Pedro Cayuqueo Millaqueo was raised in the Cacique Luis Millaqueo indigenous community, located in the commune of Nueva Imperial. He was written eight books on opinion journalism, investigative journalism and historical revisionism, all of which revolve around the Mapuche cause and were published by Catalonia. His best-selling book is "Historia Secreta Mapuche" (Secret Mapuche History, 2017). He was the founder and first executive editor of the newspapers Mapuche Times and Azkintuwe, in Temuco, both of which circulated for over a decade and were also published in Argentina. He was the presenter of the TV program "Kulmapu" – a show centered in the Mapuche culture – which aired on CNN Chile and VTR in 2015 and 2016. He has been a regular columnist at The Clinic and Caras magazine, and has also written for the newspapers El Austral de Temuco and La Tercera.
In the mid 1990s, he entered Law School at Temuco Catholic University with the intention of becoming the first Mapuche lawyer to take their cause to the Courts of Justice. Then, in 1998, he joined the Coordinadora Arauco-Malleco (CAM), and one year later – acting as its spokesman – he delivered an address before the Office of the United Nations High Commissioner for Human Rights in Geneva, Switzerland.[3] As soon as he returned to his country, in May 1999, Special Prosecutor Archivaldo Loyola ordered his imprisonment accusing him of usurpation of land, theft of wood and misprision of felony, along with other leaders of the CAM.[4] The legal actions taken against Cayuqueo by the Chilean government forced him to drop out of Law School, and – although briefely – he was incarcerated more than once, serving time in the prisons of Lebu, Traiguén and Nueva Imperial. He left the CAM in 2001.
He then went on to become a journalist, in order to defend the Mapuche cause from a less confrontational position.
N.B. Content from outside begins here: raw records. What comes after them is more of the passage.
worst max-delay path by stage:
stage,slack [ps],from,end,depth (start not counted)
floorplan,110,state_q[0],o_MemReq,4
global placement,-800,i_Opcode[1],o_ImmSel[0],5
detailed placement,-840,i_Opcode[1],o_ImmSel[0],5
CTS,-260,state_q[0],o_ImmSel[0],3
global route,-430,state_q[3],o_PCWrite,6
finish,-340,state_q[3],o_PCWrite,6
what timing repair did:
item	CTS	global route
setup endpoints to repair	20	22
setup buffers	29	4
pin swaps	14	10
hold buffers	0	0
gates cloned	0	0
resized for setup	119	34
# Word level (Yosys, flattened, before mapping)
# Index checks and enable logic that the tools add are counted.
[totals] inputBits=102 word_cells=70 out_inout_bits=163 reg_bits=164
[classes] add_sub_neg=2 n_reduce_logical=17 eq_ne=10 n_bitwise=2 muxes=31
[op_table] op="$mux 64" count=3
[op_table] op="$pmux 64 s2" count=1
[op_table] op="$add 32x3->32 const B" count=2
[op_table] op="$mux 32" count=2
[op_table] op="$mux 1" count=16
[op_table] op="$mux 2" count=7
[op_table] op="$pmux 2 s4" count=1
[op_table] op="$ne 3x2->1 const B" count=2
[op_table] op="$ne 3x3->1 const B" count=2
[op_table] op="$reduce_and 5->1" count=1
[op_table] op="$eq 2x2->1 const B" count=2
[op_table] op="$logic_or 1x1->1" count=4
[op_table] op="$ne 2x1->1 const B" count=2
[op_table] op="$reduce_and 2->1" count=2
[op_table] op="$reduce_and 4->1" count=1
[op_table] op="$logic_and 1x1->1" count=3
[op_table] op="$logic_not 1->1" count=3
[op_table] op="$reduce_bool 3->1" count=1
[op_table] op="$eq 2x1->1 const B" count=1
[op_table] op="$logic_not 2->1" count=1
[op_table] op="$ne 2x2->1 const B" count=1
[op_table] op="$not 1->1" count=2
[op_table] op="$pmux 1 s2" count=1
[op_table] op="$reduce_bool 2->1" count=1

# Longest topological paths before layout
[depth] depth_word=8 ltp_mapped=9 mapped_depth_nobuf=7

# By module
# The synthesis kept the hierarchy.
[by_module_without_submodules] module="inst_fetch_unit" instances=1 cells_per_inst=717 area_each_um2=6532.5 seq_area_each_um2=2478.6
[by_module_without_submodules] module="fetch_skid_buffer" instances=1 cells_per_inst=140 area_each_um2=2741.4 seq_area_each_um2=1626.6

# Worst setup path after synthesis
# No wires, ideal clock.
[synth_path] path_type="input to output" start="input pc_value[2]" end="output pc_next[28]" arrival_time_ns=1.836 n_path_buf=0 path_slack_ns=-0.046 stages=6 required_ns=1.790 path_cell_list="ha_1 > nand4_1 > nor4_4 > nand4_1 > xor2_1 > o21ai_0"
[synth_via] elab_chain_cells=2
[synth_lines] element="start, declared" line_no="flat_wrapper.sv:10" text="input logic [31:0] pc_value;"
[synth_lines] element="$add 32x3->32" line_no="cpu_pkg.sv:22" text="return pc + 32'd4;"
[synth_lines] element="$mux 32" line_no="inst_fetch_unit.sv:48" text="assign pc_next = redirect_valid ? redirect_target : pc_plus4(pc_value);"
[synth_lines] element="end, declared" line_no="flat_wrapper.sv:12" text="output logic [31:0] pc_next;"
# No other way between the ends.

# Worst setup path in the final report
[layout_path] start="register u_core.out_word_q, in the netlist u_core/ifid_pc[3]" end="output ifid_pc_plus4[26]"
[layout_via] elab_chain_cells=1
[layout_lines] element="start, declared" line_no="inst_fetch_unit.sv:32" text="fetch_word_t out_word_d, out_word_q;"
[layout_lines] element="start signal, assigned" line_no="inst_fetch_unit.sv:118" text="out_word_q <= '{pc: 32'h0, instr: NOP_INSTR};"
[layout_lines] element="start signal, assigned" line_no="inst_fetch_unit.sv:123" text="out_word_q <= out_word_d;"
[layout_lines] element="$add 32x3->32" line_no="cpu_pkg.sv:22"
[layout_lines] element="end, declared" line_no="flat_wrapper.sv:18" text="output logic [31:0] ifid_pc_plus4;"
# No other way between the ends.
--- src/rtl/fetch_ctrl.sv ---
// fetch_ctrl
//   Fetch-stage sequencer. Owns the PC, keeps at most one request in flight to
//   a variable-latency instruction memory, and hands fetched instructions to
//   decode over a valid/ready handshake. Redirects from execute have priority
//   over every other event and squash any response still in flight.
//
// Ports
//   clk, rst                  clock, synchronous active-high reset
//   imem_req / imem_addr      request strobe and address (address = current PC)
//   imem_rvalid / imem_rdata  memory response
//   if_valid / if_ready       handshake to decode
//   if_instr / if_pc          instruction presented to decode and its PC
//   redirect / redirect_target  taken branch/jump and its destination
//   fetch_fault               sticky misaligned-target trap
//
// Build option
//   FETCH_MISALIGN_CHK_EN: when defined, a redirect to a target whose two low
//   bits are non-zero raises fetch_fault and parks the sequencer in HALT until
//   reset (after first absorbing any response still in flight). When
//   undefined, fetch_fault is tied low and targets are used as given.
module fetch_ctrl #(
  parameter int                       ADDRESS_WIDTH = 32,
  parameter int                       DATA_WIDTH    = 32,
  parameter logic [ADDRESS_WIDTH-1:0] RESET_PC      = '0
) (
  input  logic                     clk,
  input  logic                     rst,
  output logic                     imem_req,
  output logic [ADDRESS_WIDTH-1:0] imem_addr,
  input  logic                     imem_rvalid,
  input  logic [DATA_WIDTH-1:0]    imem_rdata,
  output logic                     if_valid,
  input  logic                     if_ready,
  output logic [DATA_WIDTH-1:0]    if_instr,
  output logic [ADDRESS_WIDTH-1:0] if_pc,
  input  logic                     redirect,
  input  logic [ADDRESS_WIDTH-1:0] redirect_target,
  output logic                     fetch_fault
);

  typedef enum logic [2:0] {
    ST_ISSUE,
    ST_WAIT,
    ST_HOLD,
    ST_DROP,
    ST_HALT
  } state_t;

  state_t                   state_reg;
  logic [ADDRESS_WIDTH-1:0] pc_reg;
  logic                     if_valid_reg;
  logic [DATA_WIDTH-1:0]    if_instr_reg;
  logic [ADDRESS_WIDTH-1:0] if_pc_reg;

  // A request is in flight in WAIT and DROP. A redirect that lands while the
  // response has not yet arrived must go through DROP to swallow it.
  logic resp_pending;
  logic squash_to_drop;
  logic redirect_ok;

  assign resp_pending   = (state_reg == ST_WAIT) || (state_reg == ST_DROP);
  assign squash_to_drop = resp_pending && !imem_rvalid;

`ifdef FETCH_MISALIGN_CHK_EN
  logic fault_reg;
  logic halt_pending_reg;
  logic misaligned;

  assign misaligned  = redirect_target[1:0] != 2'b00;
  // Once a fault has been taken, further redirects are ignored, including
  // while the in-flight response is still being absorbed.
  assign redirect_ok = redirect && (state_reg != ST_HALT) && !halt_pending_reg;
  assign fetch_fault = fault_reg;
`else
  assign redirect_ok = redirect;
  assign fetch_fault = 1'b0;
`endif

  // Requests are issued from ISSUE, or straight out of HOLD in the same cycle
  // decode takes the held instruction. Any redirect suppresses the request.
  assign imem_req  = !rst && !redirect &&
                     ((state_reg == ST_ISSUE) ||
                      ((state_reg == ST_HOLD) && if_ready));
  assign imem_addr = pc_reg;

  assign if_valid = if_valid_reg;
  assign if_instr = if_instr_reg;
  assign if_pc    = if_pc_reg;

  always_ff @(posedge clk) begin
    if (rst) begin
      state_reg        <= ST_ISSUE;
      pc_reg           <= RESET_PC;
      if_valid_reg     <= 1'b0;
      if_instr_reg     <= '0;
      if_pc_reg        <= '0;
`ifdef FETCH_MISALIGN_CHK_EN
      fault_reg        <= 1'b0;
      halt_pending_reg <= 1'b0;
`endif
    end else if (redirect_ok) begin
      pc_reg       <= redirect_target;
      if_valid_reg <= 1'b0;
      // If the response arrives in the redirect cycle itself it is simply
      // dropped here, so no DROP detour is needed (this also applies in DROP,
      // which would otherwise wait for a response that has already gone by).
`ifdef FETCH_MISALIGN_CHK_EN
      if (misaligned) begin
        fault_reg <= 1'b1;
        if (squash_to_drop) begin
          state_reg        <= ST_DROP;
          halt_pending_reg <= 1'b1;
        end else begin
          state_reg <= ST_HALT;
        end
      end else begin
        state_reg <= squash_to_drop ? ST_DROP : ST_ISSUE;
      end
`else
      state_reg <= squash_to_drop ? ST_DROP : ST_ISSUE;
`endif
    end else begin
      case (state_reg)
        ST_ISSUE: begin
          state_reg <= ST_WAIT;
        end
        ST_WAIT: begin
          if (imem_rvalid) begin
            if_instr_reg <= imem_rdata;
            if_pc_reg    <= pc_reg;
            pc_reg       <= pc_reg + ADDRESS_WIDTH'(4);
            if_valid_reg <= 1'b1;
            state_reg    <= ST_HOLD;
          end
        end
        ST_HOLD: begin
          if (if_ready) begin
            if_valid_reg <= 1'b0;
            state_reg    <= ST_WAIT;
          end
        end
        ST_DROP: begin
          if (imem_rvalid) begin
`ifdef FETCH_MISALIGN_CHK_EN
            state_reg        <= halt_pending_reg ? ST_HALT : ST_ISSUE;
            halt_pending_reg <= 1'b0;
`else
            state_reg <= ST_ISSUE;
`endif
          end
        end
        ST_HALT: begin
          if_valid_reg <= 1'b0;
        end
        default: begin
          state_reg <= ST_ISSUE;
        end
      endcase
    end
  end

endmodule
--- config.mk ---
export PLATFORM = sky130hd
export DESIGN_NAME = fetch_ctrl
export DESIGN_NICKNAME = d
export VERILOG_FILES = /design/src/rtl/fetch_ctrl.sv
export SDC_FILE = /design/constraint.sdc
export NUM_CORES = 1
export LEC_CHECK = 0
export ABC_CLOCK_PERIOD_IN_PS = 2700
export CAP_MARGIN = 40
export CORE_ASPECT_RATIO = 0.5
export CORE_MARGIN = 2
export CORE_UTILIZATION = 31
export CTS_CLUSTER_DIAMETER = 100
export CTS_CLUSTER_SIZE = 10
export DETAILED_ROUTE_END_ITERATION = 8
export PLACE_DENSITY = 0.68
export SETUP_SLACK_MARGIN = 0.15
export SKIP_CTS_REPAIR_TIMING = 1
export SLEW_MARGIN = 20
export SYNTH_ARGS = -nofsm -noshare
export SYNTH_HDL_FRONTEND = slang
export SYNTH_SLANG_ARGS = --single-unit
export TNS_END_PERCENT = 10
--- constraint.sdc ---
create_clock -name clk -period 2.7 [get_ports clk]
set_input_delay 0.27 -clock clk [delete_from_list [all_inputs] [get_ports clk]]
set_output_delay 0.27 -clock clk [all_outputs]
set_load 0.01 [all_outputs]
==> results.toml <==
[outcome]
status = "completed"

[floorplanning]
core_area_mm2 = 0.01344
start_util_pct = 31.56
placementRows = 30
pin_count = 168
die_y_um = 86.71
dieArea_mm2 = 0.01469
die_w_um = 169.4

[yosys]
ys_seq_elements = 99
synth_edf_count = 0
yosysWarnings = 0
synth-main-ff-cell = "dfxtp_1"
ys_seq_area_share_pct = 46.73
synthArstFlopShare_pct = 0
ys_top_cells_by_area = "dfxtp_1, nand2_1, a21oi_1, nor2_1, clkbuf_1"
yosysTopAreaCell = "dfxtp_1"
syn-cell-area_mm2 = 0.004242
yosys-top-cells-count = "nand2_1, dfxtp_1, a21oi_1"
syn_nets = 606
synth_cells = 536
yosys.area.top_type_share_pct = 46.73
avgSynthCellArea_um2 = 7.913
post-synth-top-count-cell = "nand2_1"
ys_types = 45

[power]
p_clk_share_pct = 40.9
p_int_mw = 2.572
power_switching_mw = 0.8414
vdd_ir_drop_max_mv = 0.3257
p_total_mw = 3.414
power_frac_seq_pct = 46.5
p_per_area_mw_per_mm2 = 530.5
netSwitchingFraction_pct = 24.65
cellLeakagePower_nw = 2.162
combPwrFrac_pct = 12.6

[critical_path]
crit_chain = "clkdlybuf4s50_1 > nand3b_4 > or4_1 > or4_1 > a311oi_1"
r2r-start = "imem_addr[2]"
crit_path_end_kind = "flop"
reg2reg_to = "imem_addr[16]"
rrSetupSlack_ns = 0.45
worst_r2r_path_depth = 5
crit_fanout = 7
slowest_delay_ns = 0.67
cp.arrival_ns = 2.53
crit_required_ns = 2.94
start_kind = "input port"
slowest_stage = "clkdlybuf4s50_1"
crit_type = "input port to flop"
crit_top_cell = "or4_1"

[global_route]
groute.usage.overall_pct = 17.09
grt_pass1_wl_um = 20180
antenna_found_initial = 0
grt_max_degree = 65
grt-ovfl-total = 0
grt_pass1_vias = 3912

[placement]
port_buffers = 166
gp_congestion = 0.8326
dp_hpwl_um = 8960

[sta]
finalSetupViolations = 0
fin_worst_skew_ns = 0.01067
worst_pin_slew_ns = 0.6982
tns_ns = 0
rsz0062_at_grt = "no"
final_max_slew_viol_count = 0
fin_crit_sh_pct = 84.84
fin_crit_ns = 2.291
fmax_mhz = 436.5
slew_headroom_pct = 53.45
hold_viol_final = 0

[final_layout]
nets = 759
area_growth_pct = 51.71
fillerInstances = 1303
fin_util_pct = 47.89
insertedDiodeCount = 0
drive_above_1_share_pct = 6.484

[clock_network]
htreeDepth = 3
clockBufferDepth = 2
clk-insertion-delay-late_ns = 0.34
cts_tree = "done"
clock-sinks = 99
path_clk_slew_ns = 0.08
root_buffer = "clkbuf_16"
cts_buffers = 9

[route]
ant_nets = 0
post_drt_wl_per_cell_um = 14.93
drtIter0Drc = 275
viasPerCell = 4.967
wl_um = 12990
drt-pass1-iter-count = 4
drc = 0
vias = 4321

[worst_hold_path]
min_path_type = "input port to flop"
hold_path_depth = 3
worstHoldStart = "rst"
min_to = "if_valid"

[run]
maxCapViolCount = 0
[power groups by stage]
stage,Clock [mW],Combinational (mW),Sequential [mW]
6_report,1.40,0.430,1.59
3_5_place_dp,0,0.430,1.62
3_3_place_gp,0,0.427,1.62
2_1_floorplan,0,0.153,1.62
4_1_cts,1.44,0.433,1.59
5_1_grt,1.48,0.465,1.59
[per-layer routing]
layer / routed length [um] / GRT usage, % / part of all wire, %
met3: 643 / 4.384 / 5.0
met1: 6137 / 22.46 / 47
met2: 6093 / 28.13 / 47
met4: 112 / 4.740 / 0.86
met5: 0 / 0 / 0
[through the flow]
stage               cells  setup WS, ns  instance area [um2]  hold slack (ns)
finish                870        0.4093                 6435           0.2932
global placement      854        0.2299                 6108           0.4412
floorplan             536        0.6346                 4242           0.4028
detailed placement    854        0.1175                 6108           0.4466
global route          870        0.2853                 6435           0.2884
CTS                   870        0.3524                 6434           0.2749
[placed cells by master, fill, tap and decap left out, types with 4 or more instances in the layout]
cell type / synthesis / final
nor4_1: 7 / 6
o31ai_1: 6 / 6
clkbuf_16: 0 / 9
nor2b_1: 4 / 4
nand3_1: 9 / 9
or3_1: 4 / 4
xnor2_1: 5 / 5
a21oi_1: 68 / 68
dfxtp_1: 99 / 98
nand4_1: 11 / 11
a311oi_1: 9 / 9
buf_4: 1 / 15
a211oi_1: 16 / 16
nand2_1: 142 / 141
a2111oi_0: 9 / 9
nor2_1: 34 / 33
nor3_1: 7 / 7
xor2_1: 5 / 5
and4_1: 11 / 11
or4_1: 5 / 5
inv_1: 15 / 15
clkdlybuf4s50_1: 0 / 165
[how the worst max path moves through the flow]
stage | from | to | slack, ns
floorplan | imem_addr[2] | imem_addr[16] | 0.63
global placement | imem_rvalid | imem_addr[16] | 0.23
detailed placement | imem_rvalid | imem_addr[16] | 0.12
CTS | imem_addr[2] | imem_addr[16] | 0.35
global route | imem_addr[2] | imem_addr[16] | 0.29
finish | imem_rvalid | imem_addr[16] | 0.41
[worst max-delay path: cells and delay by family]
| kind | cells | cell delay, ns |
|---|---|---|
| AOI/OAI and AO/OA | 1 | 0.32 |
| buffers and inverters | 1 | 0.67 |
| and+or+nand+nor | 3 | 1.27 |
[kinds of logic after synthesis]
| family | after synthesis | synth area share (%) |
|---|---|---|
| and+or+nand+nor | 253 | 28.47 |
| AOI/OAI and AO/OA | 116 | 16.93 |
| DFF | 99 | 46.73 |
| buffers and inverters | 54 | 4.956 |
| xor gates and xnor gates | 10 | 2.065 |
| muxes | 2 | 0.4720 |
| adders and majority gates | 1 | 0.2949 |
| other | 1 | 0.08841 |
[layout make-up]
| cell class | instances | area [um2] | share of cell area (%) |
|---|---|---|---|
| Multi-Input combinational cell | 383 | 2066 | 32.10 |
| Sequential cell | 99 | 1983 | 30.82 |
| Timing Repair Buffer | 181 | 1784 | 27.73 |
| Clock buffer | 9 | 225.2 | 3.500 |
| Tap cell | 176 | 220.2 | 3.422 |
| Clock inverter | 7 | 100.1 | 1.556 |
| Inverter | 15 | 56.30 | 0.8750 |
(Power assumes the default switching activity.)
From 2012 to 2016 he was a member of the Advisory Board at the Instituto Nacional de Derechos Humanos, and has also been in the board of directors at the Think tank "Espacio Público" and the "Corporación de Profesionales Mapuche". In 2021, he published The Wallmapu, a compilation of stories involving anti-Mapuche racism and the cultural movement of the Mapuche. The title is a play on words, combining "Wallmapu" (from Mapudungún, "our land"), the historical name for the Mapuche territory, with the title of Pink Floyd's album The Wall.[5]
His latest literary work is a children's book entitled "Iñchiñ" (We), published in 2022.
Cayuqueo is the father of one daughter and currently resides in Viña del Mar.